SUMMARY: Scientists at Johns Hopkins have uncovered an important link between getting specific bacterial infections and developing autoimmune diseases such as arthritis. In one study researchers show clearly that immune system cells which fight bacteria can also attack normal cells carrying a specific mimic molecule — one that closely resembles a bacterial protein. Researchers found as many as 10 percent of those who get Salmonella develop a reactive kind of arthritis which lasts a few weeks and a smaller portion develop a severe, debilitating type of arthritis that’s long-lasting.
ABSTRACT: Scientists at Johns Hopkins have uncovered an important link between getting specific bacterial infections and developing autoimmune diseases such as arthritis.
In a study reported in this month’s edition of the journal Nature Medicine, the researchers show clearly that immune system cells which fight bacteria can also attack normal cells carrying a specific mimic molecule — one that closely resembles a bacterial protein.
Further, they show that as long as there’s been a previous bacterial infection, immune cells can attack “innocent bystander” cells — body cells that bacteria have never infected. This occurs when the cells are stressed by exposure to irradiation, environmental toxins or the body’s stress chemicals.
“We’ve found this evidence that the immune system can be fooled,” says Mark Soloski, Ph.D, who led the research team, “and it suggests subtle changes that could underlie many autoimmune diseases.” The study also offers a starting place for scientists to investigate environmental or genetic triggers to autoimmune diseases.
The team focused on infections by Salmonella, bacteria well known for food poisoning but also long thought to trigger arthritis in some people. “As many as 10 percent of those who get Salmonella develop a reactive kind of arthritis which lasts a few weeks,” says Soloski. “But a smaller, significant number of those patients get a severe, debilitating type of arthritis that’s long-lasting.”

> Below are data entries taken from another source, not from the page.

--- config.mk ---
export PLATFORM = sky130hd
export DESIGN_NAME = x_micro_sequencer_loader
export DESIGN_NICKNAME = d
export VERILOG_FILES = /design/src/rtl/x_micro_sequencer_loader.sv
export SDC_FILE = /design/constraint.sdc
export NUM_CORES = 1
export LEC_CHECK = 0
export BUFFER_PORTS_ARGS = -buffer_cell sky130_fd_sc_hd__buf_2
export CORE_UTILIZATION = 35
export CTS_CLUSTER_SIZE = 40
export DETAILED_ROUTE_END_ITERATION = 12
export PLACE_DENSITY = 0.63
export RECOVER_POWER = 100
export SETUP_SLACK_MARGIN = 0.2
export SYNTH_ARGS = -nofsm -noshare
export SYNTH_HDL_FRONTEND = slang
export SYNTH_SLANG_ARGS = --single-unit
--- constraint.sdc ---
create_clock -name i_clk -period 3 [get_ports i_clk]
set_clock_uncertainty 0.1 [all_clocks]
set_input_delay 0 -clock i_clk [delete_from_list [all_inputs] [get_ports i_clk]]
set_output_delay 0 -clock i_clk [all_outputs]
set_load 0.02 [all_outputs]
--- src/rtl/x_micro_sequencer_loader.sv ---
// rtl/x_micro_sequencer_loader.sv - host byte-stream command decoder that loads and runs x_micro_sequencer
// Accepts WRITE/RUN/STATUS commands on the RX stream and answers each with one TX response byte.
module x_micro_sequencer_loader #(
  parameter int BYTE_TIMEOUT = 1000,
  parameter int START_WAIT   = 4
) (
  input  logic        i_clk,
  input  logic        i_rst,
  input  logic        i_rx_valid,
  input  logic [7:0]  i_rx_data,
  output logic        o_rx_ready,
  output logic        o_tx_valid,
  output logic [7:0]  o_tx_data,
  input  logic        i_tx_ready,
  output logic        o_seq_wen,
  output logic [8:0]  o_seq_waddr,
  output logic [3:0]  o_seq_wcmd,
  output logic [35:0] o_seq_wdata,
  output logic        o_seq_start,
  input  logic        i_seq_busy
);

  localparam int TW = $clog2(BYTE_TIMEOUT + 1);
  localparam int SW = $clog2(START_WAIT + 1);
  localparam logic [TW-1:0] TMO_LAST  = TW'(BYTE_TIMEOUT - 1);
  localparam logic [SW-1:0] WAIT_LAST = SW'(START_WAIT - 1);

  typedef enum logic [2:0] {
    IDLE, ADDR, DATA, WRITE, START, WAIT_HI, WAIT_LO, RESP
  } state_t;

  state_t        state, state_n;
  logic [2:0]    byte_cnt, byte_cnt_n;
  logic [TW-1:0] tmo_cnt, tmo_cnt_n;
  logic [SW-1:0] wait_cnt, wait_cnt_n;
  logic [8:0]    addr, addr_n;
  logic [31:0]   word, word_n;
  logic [7:0]    tx_data_n;
  logic [8:0]    waddr_n;
  logic [3:0]    wcmd_n;
  logic [35:0]   wdata_n;
  logic [39:0]   full_word;
  logic          accept;

  assign o_rx_ready  = (state == IDLE) || (state == ADDR) || (state == DATA);
  assign accept      = i_rx_valid && o_rx_ready;
  assign o_tx_valid  = (state == RESP);
  assign o_seq_wen   = (state == WRITE);
  assign o_seq_start = (state == START);

  always_ff @(posedge i_clk or posedge i_rst) begin
    if (i_rst) begin
      state       <= IDLE;
      byte_cnt    <= '0;
      tmo_cnt     <= '0;
      wait_cnt    <= '0;
      addr        <= '0;
      word        <= '0;
      o_tx_data   <= '0;
      o_seq_waddr <= '0;
      o_seq_wcmd  <= '0;
      o_seq_wdata <= '0;
    end else begin
      state       <= state_n;
      byte_cnt    <= byte_cnt_n;
      tmo_cnt     <= tmo_cnt_n;
      wait_cnt    <= wait_cnt_n;
      addr        <= addr_n;
      word        <= word_n;
      o_tx_data   <= tx_data_n;
      o_seq_waddr <= waddr_n;
      o_seq_wcmd  <= wcmd_n;
      o_seq_wdata <= wdata_n;
    end
  end

  always_comb begin
    state_n    = state;
    byte_cnt_n = byte_cnt;
    tmo_cnt_n  = tmo_cnt;
    wait_cnt_n = wait_cnt;
    addr_n     = addr;
    word_n     = word;
    tx_data_n  = o_tx_data;
    waddr_n    = o_seq_waddr;
    wcmd_n     = o_seq_wcmd;
    wdata_n    = o_seq_wdata;
    full_word  = {word, i_rx_data};

    case (state)
      IDLE: begin
        if (accept) begin
          case (i_rx_data)
            8'hA1: begin
              state_n    = ADDR;
              byte_cnt_n = '0;
              tmo_cnt_n  = '0;
            end
            8'hA2: begin
              if (i_seq_busy) begin
                state_n   = RESP;
                tx_data_n = 8'hEE;
              end else begin
                state_n = START;
              end
            end
            8'hA3: begin
              state_n   = RESP;
              tx_data_n = {7'b0, i_seq_busy};
            end
            default: begin
              state_n   = RESP;
              tx_data_n = 8'hFF;
            end
          endcase
        end
      end
      ADDR: begin
        if (accept) begin
          tmo_cnt_n = '0;
          if (byte_cnt == 3'd0) begin
            addr_n[8]  = i_rx_data[0];
            byte_cnt_n = 3'd1;
          end else begin
            addr_n[7:0] = i_rx_data;
            byte_cnt_n  = '0;
            state_n     = DATA;
          end
        end
      end
      DATA: begin
        if (accept) begin
          tmo_cnt_n = '0;
          word_n    = full_word[31:0];
          if (byte_cnt == 3'd4) begin
            byte_cnt_n = '0;
            waddr_n    = addr;
            wdata_n    = full_word[39:4];
            wcmd_n     = full_word[3:0];
            state_n    = WRITE;
          end else begin
            byte_cnt_n = byte_cnt + 3'd1;
          end
        end
      end
      WRITE: begin
        state_n   = RESP;
        tx_data_n = 8'h55;
      end
      START: begin
        state_n    = WAIT_HI;
        wait_cnt_n = '0;
      end
      WAIT_HI: begin
        if (i_seq_busy) begin
          state_n = WAIT_LO;
        end else if (wait_cnt == WAIT_LAST) begin
          state_n   = RESP;
          tx_data_n = 8'hEF;
        end else begin
          wait_cnt_n = wait_cnt + SW'(1);
        end
      end
      WAIT_LO: begin
        if (!i_seq_busy) begin
          state_n   = RESP;
          tx_data_n = 8'h5A;
        end
      end
      RESP: begin
        if (i_tx_ready) state_n = IDLE;
      end
      default: state_n = IDLE;
    endcase

    // A stalled command abandons its partial address/word so no write can follow.
    if ((state == ADDR || state == DATA) && !accept) begin
      if (tmo_cnt == TMO_LAST) begin
        state_n    = RESP;
        tx_data_n  = 8'hFE;
        tmo_cnt_n  = '0;
        byte_cnt_n = '0;
        addr_n     = '0;
        word_n     = '0;
      end else begin
        tmo_cnt_n = tmo_cnt + TW'(1);
      end
    end
  end

endmodule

To investigate bacteria/arthritis connections, the scientists observed behavior of a typical bacteria-fighting immune cell, the cytotoxic lymphocyte (CTL), as it approached infected body cells. Cells invaded by bacteria normally give clear signals that they’re infected. “They display small pieces of bacterial proteins on their surface that say, in effect, ‘Hey, here’s a sick cell,'” says Soloski. Attracted by this protein “flag,” CTLs dock with the infected cells and trigger their rapid self-destruction.
The Hopkins scientists first identified the protein “flag” in mouse cells infected with Salmonella as one common to certain bacteria associated with human arthritis, including Borrelia — the cause of Lyme disease.
But they also found the bacterial “flag” was almost identical to parts of a “universal housekeeping molecule” found in humans, mice and all living organisms. This “housekeeping molecule” helps proteins keep their shape.
When researchers artificially coaxed mouse body cells to display the Salmonella “flag,” the mouse CTLs would readily attack them. But CTLs also went into attack mode if the cells displayed a piece of the mouse’s own housekeeping molecule or the identical human version. “This shows us the immune cells readily respond to a molecular mimic,” says Soloski.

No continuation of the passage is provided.